# Module 4: Data Visualization

**Author:** Chinmay Nadgir  
**Date:** October 2025  
**Purpose:** Demonstrate professional data visualization techniques for effective communication

---

## Table of Contents
1. [Introduction](#intro)
2. [Setup & Data Loading](#setup)
3. [Univariate Analysis](#univariate)
4. [Bivariate Analysis](#bivariate)
5. [Multivariate Analysis](#multivariate)
6. [Time Series Visualization](#timeseries)
7. [Advanced Visualizations](#advanced)
8. [Interactive Visualizations](#interactive)
9. [Visualization Best Practices](#bestpractices)
10. [Summary](#summary)

<a id='intro'></a>
## 1. Introduction

Data visualization transforms complex data into accessible visual insights.
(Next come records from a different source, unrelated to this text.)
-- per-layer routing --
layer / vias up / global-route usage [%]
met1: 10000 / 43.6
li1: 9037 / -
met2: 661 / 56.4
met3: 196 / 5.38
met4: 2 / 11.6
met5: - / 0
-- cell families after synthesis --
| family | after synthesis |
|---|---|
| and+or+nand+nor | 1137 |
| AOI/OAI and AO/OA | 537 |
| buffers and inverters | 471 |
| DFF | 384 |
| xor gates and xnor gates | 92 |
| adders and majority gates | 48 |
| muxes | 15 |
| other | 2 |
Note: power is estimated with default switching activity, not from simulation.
Effective visualizations communicate patterns, trends, and relationships clearly.

**Learning Objectives:**
- Create professional univariate, bivariate, and multivariate visualizations
- Apply appropriate chart types for different data types
- Design clear, interpretable visualizations
- Build interactive visualizations with Plotly
- Follow visualization best practices

<a id='setup'></a>
## 2. Setup & Data Loading

In [None]:
# Standard library imports
import warnings
from pathlib import Path

# Third-party imports
import pandas as pd
import numpy as np
import matplotlib.pyplot as plt
import seaborn as sns
import plotly.express as px
import plotly.graph_objects as go
from plotly.subplots import make_subplots

# Configuration
warnings.filterwarnings('ignore')
pd.set_option('display.max_columns', None)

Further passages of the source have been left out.